What you should do:
From the entries below, return only the lines starting at the one that contains "run summary, run" and ending at the one that contains "vias - 776 (-0.89%)", exactly as they stand.

Given information:

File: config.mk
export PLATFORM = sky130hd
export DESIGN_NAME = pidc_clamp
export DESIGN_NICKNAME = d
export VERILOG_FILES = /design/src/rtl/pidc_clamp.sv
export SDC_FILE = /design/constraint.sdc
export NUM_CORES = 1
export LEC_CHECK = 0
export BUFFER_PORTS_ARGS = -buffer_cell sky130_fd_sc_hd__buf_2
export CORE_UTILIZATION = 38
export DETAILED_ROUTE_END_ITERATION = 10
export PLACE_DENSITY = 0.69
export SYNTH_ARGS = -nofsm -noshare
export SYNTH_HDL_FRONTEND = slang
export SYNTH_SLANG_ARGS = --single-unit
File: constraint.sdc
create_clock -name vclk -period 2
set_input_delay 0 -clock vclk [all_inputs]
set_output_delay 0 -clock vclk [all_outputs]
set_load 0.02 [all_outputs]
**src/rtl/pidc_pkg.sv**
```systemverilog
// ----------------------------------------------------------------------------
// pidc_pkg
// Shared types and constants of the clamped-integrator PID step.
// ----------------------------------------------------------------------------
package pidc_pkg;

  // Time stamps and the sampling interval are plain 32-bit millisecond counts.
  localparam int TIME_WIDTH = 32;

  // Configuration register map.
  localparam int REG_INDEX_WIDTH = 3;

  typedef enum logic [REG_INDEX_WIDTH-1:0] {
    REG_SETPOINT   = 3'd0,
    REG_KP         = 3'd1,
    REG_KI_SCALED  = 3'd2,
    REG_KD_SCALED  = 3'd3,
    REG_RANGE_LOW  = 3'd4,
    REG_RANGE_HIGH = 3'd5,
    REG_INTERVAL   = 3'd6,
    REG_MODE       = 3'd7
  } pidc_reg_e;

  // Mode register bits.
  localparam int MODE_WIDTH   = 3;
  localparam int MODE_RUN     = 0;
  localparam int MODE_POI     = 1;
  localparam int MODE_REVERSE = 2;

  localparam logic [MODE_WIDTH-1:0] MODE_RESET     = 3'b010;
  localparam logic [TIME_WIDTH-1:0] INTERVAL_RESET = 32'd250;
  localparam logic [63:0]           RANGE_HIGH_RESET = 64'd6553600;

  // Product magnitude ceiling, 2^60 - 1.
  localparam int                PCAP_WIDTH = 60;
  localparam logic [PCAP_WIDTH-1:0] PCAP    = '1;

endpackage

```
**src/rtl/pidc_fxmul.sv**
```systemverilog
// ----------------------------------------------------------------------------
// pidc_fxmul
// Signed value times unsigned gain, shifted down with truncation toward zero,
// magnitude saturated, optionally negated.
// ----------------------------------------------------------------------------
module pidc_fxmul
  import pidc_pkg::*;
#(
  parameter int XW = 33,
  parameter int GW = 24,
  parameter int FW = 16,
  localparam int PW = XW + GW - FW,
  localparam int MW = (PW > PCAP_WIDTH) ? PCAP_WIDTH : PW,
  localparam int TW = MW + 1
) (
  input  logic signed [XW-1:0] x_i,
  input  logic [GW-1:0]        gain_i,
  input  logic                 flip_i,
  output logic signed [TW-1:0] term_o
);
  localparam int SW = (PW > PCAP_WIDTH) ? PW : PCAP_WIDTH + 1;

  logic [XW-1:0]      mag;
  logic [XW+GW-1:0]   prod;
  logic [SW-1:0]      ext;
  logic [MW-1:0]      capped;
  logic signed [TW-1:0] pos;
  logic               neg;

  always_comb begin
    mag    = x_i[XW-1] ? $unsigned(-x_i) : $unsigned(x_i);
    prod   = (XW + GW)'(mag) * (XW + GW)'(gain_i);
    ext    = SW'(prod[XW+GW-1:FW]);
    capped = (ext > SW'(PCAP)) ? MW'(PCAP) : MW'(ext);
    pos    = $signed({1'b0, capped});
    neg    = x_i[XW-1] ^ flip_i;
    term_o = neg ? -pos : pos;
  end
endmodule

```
* * *
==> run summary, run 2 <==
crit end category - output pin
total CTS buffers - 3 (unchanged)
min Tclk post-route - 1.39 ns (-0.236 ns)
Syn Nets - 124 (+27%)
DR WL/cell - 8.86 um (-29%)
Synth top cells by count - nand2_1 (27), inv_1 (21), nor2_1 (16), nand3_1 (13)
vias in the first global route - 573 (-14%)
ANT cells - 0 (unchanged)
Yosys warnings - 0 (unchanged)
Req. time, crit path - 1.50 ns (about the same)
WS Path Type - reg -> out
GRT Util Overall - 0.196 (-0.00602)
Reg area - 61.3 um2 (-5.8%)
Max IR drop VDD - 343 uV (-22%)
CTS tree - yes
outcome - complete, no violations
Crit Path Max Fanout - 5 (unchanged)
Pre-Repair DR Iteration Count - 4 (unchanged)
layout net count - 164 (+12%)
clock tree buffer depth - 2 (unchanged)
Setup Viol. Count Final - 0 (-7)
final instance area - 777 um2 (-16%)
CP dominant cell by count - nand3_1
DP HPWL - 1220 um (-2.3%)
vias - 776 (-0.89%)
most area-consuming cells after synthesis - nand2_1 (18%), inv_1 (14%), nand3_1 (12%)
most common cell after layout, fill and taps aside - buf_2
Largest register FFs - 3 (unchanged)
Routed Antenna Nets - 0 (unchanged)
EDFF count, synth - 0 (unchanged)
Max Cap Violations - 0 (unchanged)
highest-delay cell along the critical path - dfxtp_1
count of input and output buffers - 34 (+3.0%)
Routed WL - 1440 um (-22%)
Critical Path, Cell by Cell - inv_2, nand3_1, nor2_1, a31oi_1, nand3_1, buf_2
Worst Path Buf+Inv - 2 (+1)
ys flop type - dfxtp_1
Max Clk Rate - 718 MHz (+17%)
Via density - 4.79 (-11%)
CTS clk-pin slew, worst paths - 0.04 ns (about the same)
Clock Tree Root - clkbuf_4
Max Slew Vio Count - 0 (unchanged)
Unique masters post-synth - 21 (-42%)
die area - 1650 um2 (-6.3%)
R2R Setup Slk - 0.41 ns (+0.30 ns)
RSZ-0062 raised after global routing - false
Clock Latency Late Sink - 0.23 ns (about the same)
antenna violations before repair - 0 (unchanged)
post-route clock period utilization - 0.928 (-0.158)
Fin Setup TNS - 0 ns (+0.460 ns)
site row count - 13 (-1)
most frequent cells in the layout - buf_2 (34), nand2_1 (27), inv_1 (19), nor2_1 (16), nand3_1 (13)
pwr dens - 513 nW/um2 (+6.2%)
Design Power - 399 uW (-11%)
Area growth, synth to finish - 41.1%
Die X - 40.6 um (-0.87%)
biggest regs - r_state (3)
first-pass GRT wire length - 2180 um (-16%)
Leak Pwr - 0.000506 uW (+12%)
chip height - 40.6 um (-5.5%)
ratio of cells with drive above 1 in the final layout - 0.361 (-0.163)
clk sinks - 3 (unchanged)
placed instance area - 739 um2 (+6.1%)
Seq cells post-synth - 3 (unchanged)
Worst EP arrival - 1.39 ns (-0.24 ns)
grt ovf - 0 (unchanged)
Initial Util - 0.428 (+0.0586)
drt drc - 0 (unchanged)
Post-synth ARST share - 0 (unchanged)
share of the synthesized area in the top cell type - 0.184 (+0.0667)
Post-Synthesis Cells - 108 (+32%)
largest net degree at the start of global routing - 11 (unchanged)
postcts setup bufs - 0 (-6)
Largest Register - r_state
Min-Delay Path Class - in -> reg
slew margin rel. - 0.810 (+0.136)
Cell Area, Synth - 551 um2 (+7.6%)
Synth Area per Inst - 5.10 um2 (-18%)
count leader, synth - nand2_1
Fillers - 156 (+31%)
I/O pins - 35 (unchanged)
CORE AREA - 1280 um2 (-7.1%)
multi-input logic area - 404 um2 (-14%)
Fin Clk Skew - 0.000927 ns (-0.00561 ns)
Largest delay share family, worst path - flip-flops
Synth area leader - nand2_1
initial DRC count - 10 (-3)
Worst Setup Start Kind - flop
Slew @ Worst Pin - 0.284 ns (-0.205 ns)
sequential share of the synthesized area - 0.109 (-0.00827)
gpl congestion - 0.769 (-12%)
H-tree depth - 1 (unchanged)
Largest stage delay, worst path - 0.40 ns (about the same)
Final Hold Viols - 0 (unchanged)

Written answer:
==> run summary, run 2 <==
crit end category - output pin
total CTS buffers - 3 (unchanged)
min Tclk post-route - 1.39 ns (-0.236 ns)
Syn Nets - 124 (+27%)
DR WL/cell - 8.86 um (-29%)
Synth top cells by count - nand2_1 (27), inv_1 (21), nor2_1 (16), nand3_1 (13)
vias in the first global route - 573 (-14%)
ANT cells - 0 (unchanged)
Yosys warnings - 0 (unchanged)
Req. time, crit path - 1.50 ns (about the same)
WS Path Type - reg -> out
GRT Util Overall - 0.196 (-0.00602)
Reg area - 61.3 um2 (-5.8%)
Max IR drop VDD - 343 uV (-22%)
CTS tree - yes
outcome - complete, no violations
Crit Path Max Fanout - 5 (unchanged)
Pre-Repair DR Iteration Count - 4 (unchanged)
layout net count - 164 (+12%)
clock tree buffer depth - 2 (unchanged)
Setup Viol. Count Final - 0 (-7)
final instance area - 777 um2 (-16%)
CP dominant cell by count - nand3_1
DP HPWL - 1220 um (-2.3%)
vias - 776 (-0.89%)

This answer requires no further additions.